When my sister told me this, my reaction was “are you serious?” And the response was “Yes, and now she wants me to rent an apartment as well! She’s even playing the ‘If you were a good mother’ card!”
Thankfully, my sister put her foot down and explained to my niece that she would be just fine and there was no need for her to have her mother within spitting distance.
But this isn’t the first time I’ve heard of parents taking extreme measures. I remember reading how one mom insisted on sleeping on an air mattress in her daughter’s room for the first week of college. Wouldn’t you like to be the other roommate in that dorm room?
We’ve all heard about the Tiger Moms and Helicopter Parents, but a new moniker seems to crowding the field: “Snowplow Parents” – you guessed it – who are willing to plow down anything or anyone who gets in the way of their child obtaining success.
Yes, these are the parents who cause other parents, and even their own children, to roll their eyes in disgust, disdain and embarrassment. Snowplow parents terrify parent orientation leaders because they’ll hijack a discussion and drown out everyone else.
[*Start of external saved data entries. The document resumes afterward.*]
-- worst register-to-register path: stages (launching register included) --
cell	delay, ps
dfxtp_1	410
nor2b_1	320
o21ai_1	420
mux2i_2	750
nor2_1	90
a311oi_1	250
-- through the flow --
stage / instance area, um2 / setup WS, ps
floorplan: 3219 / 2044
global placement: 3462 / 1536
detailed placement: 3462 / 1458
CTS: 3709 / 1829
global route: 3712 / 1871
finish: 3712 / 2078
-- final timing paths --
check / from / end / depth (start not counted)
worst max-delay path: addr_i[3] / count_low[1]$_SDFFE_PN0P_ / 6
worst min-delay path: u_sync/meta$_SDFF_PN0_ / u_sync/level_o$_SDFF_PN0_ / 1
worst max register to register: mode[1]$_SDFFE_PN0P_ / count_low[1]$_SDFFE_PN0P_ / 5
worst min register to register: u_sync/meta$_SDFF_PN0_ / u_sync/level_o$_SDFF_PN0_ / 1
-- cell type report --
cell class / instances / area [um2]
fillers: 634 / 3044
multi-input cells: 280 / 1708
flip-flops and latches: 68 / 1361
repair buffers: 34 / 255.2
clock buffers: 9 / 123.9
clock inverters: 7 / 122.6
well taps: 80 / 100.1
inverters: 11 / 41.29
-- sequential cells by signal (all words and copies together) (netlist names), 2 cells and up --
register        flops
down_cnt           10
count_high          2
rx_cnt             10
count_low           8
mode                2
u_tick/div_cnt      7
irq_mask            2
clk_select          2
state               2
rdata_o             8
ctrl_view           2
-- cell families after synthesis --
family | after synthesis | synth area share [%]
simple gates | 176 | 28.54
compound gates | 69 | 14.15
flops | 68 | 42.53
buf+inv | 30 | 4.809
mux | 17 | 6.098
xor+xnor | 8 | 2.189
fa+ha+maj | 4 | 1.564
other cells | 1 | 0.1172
[src/imp_defines.vh]
`ifndef IMP_DEFINES_VH
`define IMP_DEFINES_VH

// ----------------------------------------------------------------------------
// Switching cycle slots
// ----------------------------------------------------------------------------
// One switching cycle is cut into twelve equal slots
`define IMP_SLOTS_PER_CYCLE   4'hc
`define IMP_SLOT_LAST         4'hb

// Pulse-start spacing in slots: 1/4, 1/3, 1/2 of a cycle
`define IMP_SPACING_4PH       4'h3
`define IMP_SPACING_3PH       4'h4
`define IMP_SPACING_2PH       4'h6

// Duty limit in slots: 11/12 = 91.7 %, 9/12 = 75 %, 10/12 = 83.3 %
`define IMP_DUTY_SLOTS_GND    4'hb
`define IMP_DUTY_SLOTS_FLOAT  4'h9
`define IMP_DUTY_SLOTS_VCC    4'ha

// Duty strap code as reported
`define IMP_DUTY_CODE_GND     2'h0
`define IMP_DUTY_CODE_FLOAT   2'h1
`define IMP_DUTY_CODE_VCC     2'h2

// Active phase counts
`define IMP_PHASES_4          3'h4
`define IMP_PHASES_3          3'h3
`define IMP_PHASES_2          3'h2

// ----------------------------------------------------------------------------
// Timing
// ----------------------------------------------------------------------------
`define IMP_MCLK_PERIOD_NS    5
`define IMP_DETECT_TIME_NS    30000
`define IMP_DETECT_CYCLES     ((`IMP_DETECT_TIME_NS + `IMP_MCLK_PERIOD_NS - 1) / `IMP_MCLK_PERIOD_NS)

// Reset values
`define IMP_SLOT_CYCLES_RST   16'h0001

`endif

[src/imp_timing_core.v]
// Summary of operation
// - Default four phases, starts spaced a quarter cycle in order one to four.
// - Phase four strapped high, phase three low: three phases, starts spaced a third cycle.
// - Phase three strapped high: two phases, starts spaced half a cycle.
// - Start spacing follows active count; each phase repeats once per switching period.
// - Duty capped 91.7% grounded, 75% floating, 83.3% high strap.
`timescale 1ns/1ps
`include "imp_defines.vh"

module imp_timing_core #(
	parameter DETECT_CYCLES = `IMP_DETECT_CYCLES
) (
	input  wire        mclk,
	input  wire        nrst,
	input  wire [15:0] slotCycles,
	input  wire        phaseOneDriveIn,
	output wire        phaseOneDriveOut,
	output wire        phaseOneDriveOen_n,
	input  wire        phaseTwoDriveIn,
	output wire        phaseTwoDriveOut,
	output wire        phaseTwoDriveOen_n,
	input  wire        phaseThreeDriveIn,
	output wire        phaseThreeDriveOut,
	output wire        phaseThreeDriveOen_n,
	input  wire        phaseFourDriveIn,
	output wire        phaseFourDriveOut,
	output wire        phaseFourDriveOen_n,
	input  wire        dutyLimitStrapHigh,
	input  wire        dutyLimitStrapLow,
	input  wire        outputPolaritySelect,
	input  wire [3:0]  phaseStop,
	output wire [2:0]  activePhases,
	output wire [1:0]  dutyLimitCode,
	output wire        running,
	output wire        latchedOff
);

	localparam [1:0]  ST_DETECT   = 2'h0;
	localparam [1:0]  ST_RUN      = 2'h1;
	localparam [1:0]  ST_OFF      = 2'h2;
	localparam integer DETECT_LAST_I = DETECT_CYCLES - 1;
	localparam [12:0]  DETECT_LAST   = DETECT_LAST_I[12:0];

	// ------------------------------------------------------------------------
	// Input synchronisers
	// ------------------------------------------------------------------------
	// Straps, polarity and stop requests all come from pins
	reg  [10:0] pinMeta_q;
	reg  [10:0] pinSync_q;
	reg  [15:0] slotMeta_q;
	reg  [15:0] slotSync_q;
	wire [10:0] pinRaw;

	assign pinRaw = {phaseStop, outputPolaritySelect, dutyLimitStrapLow, dutyLimitStrapHigh,
		phaseFourDriveIn, phaseThreeDriveIn, phaseTwoDriveIn, phaseOneDriveIn};

	// Slot length is quasi-static; a change is seen cleanly only between slots
	always @(posedge mclk or negedge nrst) begin
		if (!nrst) begin
			pinMeta_q  <= 11'h000;
			pinSync_q  <= 11'h000;
			slotMeta_q <= `IMP_SLOT_CYCLES_RST;
			slotSync_q <= `IMP_SLOT_CYCLES_RST;
		end else begin
			pinMeta_q  <= pinRaw;
			pinSync_q  <= pinMeta_q;
			slotMeta_q <= slotCycles;
			slotSync_q <= slotMeta_q;
		end
	end

	wire       p1High   = pinSync_q[0];
	wire       p2High   = pinSync_q[1];
	wire       p3High   = pinSync_q[2];
	wire       p4High   = pinSync_q[3];
	wire       dutyHi   = pinSync_q[4];
	wire       dutyLo   = pinSync_q[5];
	wire       invert   = pinSync_q[6];
	wire [3:0] stopSync = pinSync_q[10:7];

	// ------------------------------------------------------------------------
	// Strap detection and run control
	// ------------------------------------------------------------------------
	reg [1:0]  state_q;
	reg [12:0] detCnt_q;
	reg [2:0]  phases_q;
	reg [1:0]  dutyCode_q;
	reg [3:0]  maxSlots_q;
	reg [3:0]  spacing_q;

	always @(posedge mclk or negedge nrst) begin
		if (!nrst) begin
			state_q    <= ST_DETECT;
			detCnt_q   <= 13'h0000;
			phases_q   <= `IMP_PHASES_4;
			dutyCode_q <= `IMP_DUTY_CODE_FLOAT;
			maxSlots_q <= `IMP_DUTY_SLOTS_FLOAT;
			spacing_q  <= `IMP_SPACING_4PH;
		end else begin
			case (state_q)
			ST_DETECT: begin
				detCnt_q <= detCnt_q + 13'h0001;
				if (detCnt_q == DETECT_LAST) begin
					// A low phase strapped high is a wiring fault
					state_q <= (p1High || p2High) ? ST_OFF : ST_RUN;
					if (p3High) begin
						phases_q  <= `IMP_PHASES_2;
						spacing_q <= `IMP_SPACING_2PH;
					end else if (p4High) begin
						phases_q  <= `IMP_PHASES_3;
						spacing_q <= `IMP_SPACING_3PH;
					end else begin
						phases_q  <= `IMP_PHASES_4;
						spacing_q <= `IMP_SPACING_4PH;
					end
					if (dutyLo && !dutyHi) begin
						dutyCode_q <= `IMP_DUTY_CODE_GND;
						maxSlots_q <= `IMP_DUTY_SLOTS_GND;
					end else if (dutyHi && !dutyLo) begin
						dutyCode_q <= `IMP_DUTY_CODE_VCC;
						maxSlots_q <= `IMP_DUTY_SLOTS_VCC;
					end else begin
						dutyCode_q <= `IMP_DUTY_CODE_FLOAT;
						maxSlots_q <= `IMP_DUTY_SLOTS_FLOAT;
					end
				end
			end
			ST_RUN: begin
				state_q <= ST_RUN;
			end
			ST_OFF: begin
				// Held until nrst is asserted
				state_q <= ST_OFF;
			end
			default: begin
				state_q <= ST_OFF;
			end
			endcase
		end
	end

	wire run = (state_q == ST_RUN);

	// ------------------------------------------------------------------------
	// Switching time base
	// ------------------------------------------------------------------------
	reg  [15:0] tickCnt_q;
	reg  [3:0]  slot_q;
	wire        slotEnd;
	wire        slotTick;

	// A slot length of zero behaves as one cycle
	assign slotEnd  = ({1'b0, tickCnt_q} + 17'h00001) >= {1'b0, slotSync_q};
	assign slotTick = run && (tickCnt_q == 16'h0000);

	// twelve slots make one switching period
	always @(posedge mclk or negedge nrst) begin
		if (!nrst) begin
			tickCnt_q <= 16'h0000;
			slot_q    <= 4'h0;
		end else if (!run) begin
			tickCnt_q <= 16'h0000;
			slot_q    <= 4'h0;
		end else if (slotEnd) begin
			tickCnt_q <= 16'h0000;
			slot_q    <= (slot_q == `IMP_SLOT_LAST) ? 4'h0 : slot_q + 4'h1;
		end else begin
			tickCnt_q <= tickCnt_q + 16'h0001;
		end
	end

	// ------------------------------------------------------------------------
	// Phase pulse generators
	// ------------------------------------------------------------------------
	wire [3:0] pulse;
	wire [3:0] phaseEn;
	reg  [3:0] driveOut_q;
	reg  [3:0] driveOen_q;

	genvar g;
	generate
		for (g = 0; g < 4; g = g + 1) begin : gPhase
			localparam integer PHASE_NUM = g;
			wire [5:0]         startFull;
			assign startFull  = spacing_q * PHASE_NUM[1:0];
			assign phaseEn[g] = ({1'b0, PHASE_NUM[1:0]} < phases_q);

			imp_phase_gen uGen (
				.mclk      (mclk),
				.nrst      (nrst),
				.run       (run && phaseEn[g]),
				.slotTick  (slotTick),
				.slotNow   (slot_q),
				.startSlot (startFull[3:0]),
				.maxSlots  (maxSlots_q),
				.stopReq   (stopSync[g]),
				.pulse     (pulse[g])
			);
		end
	endgenerate

	// ------------------------------------------------------------------------
	// Output stage
	// ------------------------------------------------------------------------
	// Pins stay released while straps are read, and after a latch-off so that
	// a strapped pin is never fought
	always @(posedge mclk or negedge nrst) begin
		if (!nrst) begin
			driveOut_q <= 4'h0;
			driveOen_q <= 4'hf;
		end else begin
			// polarity applied
			// Normal sense is active low, as the drivers downstream invert
			driveOut_q <= ~(pulse ^ {4{invert}});
			driveOen_q <= ~(phaseEn & {4{run}});
		end
	end

	assign phaseOneDriveOut     = driveOut_q[0];
	assign phaseTwoDriveOut     = driveOut_q[1];
	assign phaseThreeDriveOut   = driveOut_q[2];
	assign phaseFourDriveOut    = driveOut_q[3];
	assign phaseOneDriveOen_n   = driveOen_q[0];
	assign phaseTwoDriveOen_n   = driveOen_q[1];
	assign phaseThreeDriveOen_n = driveOen_q[2];
	assign phaseFourDriveOen_n  = driveOen_q[3];
	assign activePhases         = phases_q;
	assign dutyLimitCode        = dutyCode_q;
	assign running              = run;
	assign latchedOff           = (state_q == ST_OFF);

endmodule // imp_timing_core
Kari Kampakis is the author of a great book called “Prepare the Child for the Road, Not the Road for the Child.” She is a proponent of letting kids experience failure.
She says, “When we clear the road for a child, we make their life too easy. We don’t allow them to build life-coping skills they’ll need down the road to handle life’s realities.”
She goes on to say that right now our children face “little league” age-appropriate stress, but very soon they will be moving to the “big league” – and if we don’t provide them with the tools to cope with the little stresses, there’s not much of a chance they’ll survive the big stresses.
The best advice is that preparing the child for the road means packing her suitcase with care: Put all the good stuff in, and make sure to save room for resiliency and character.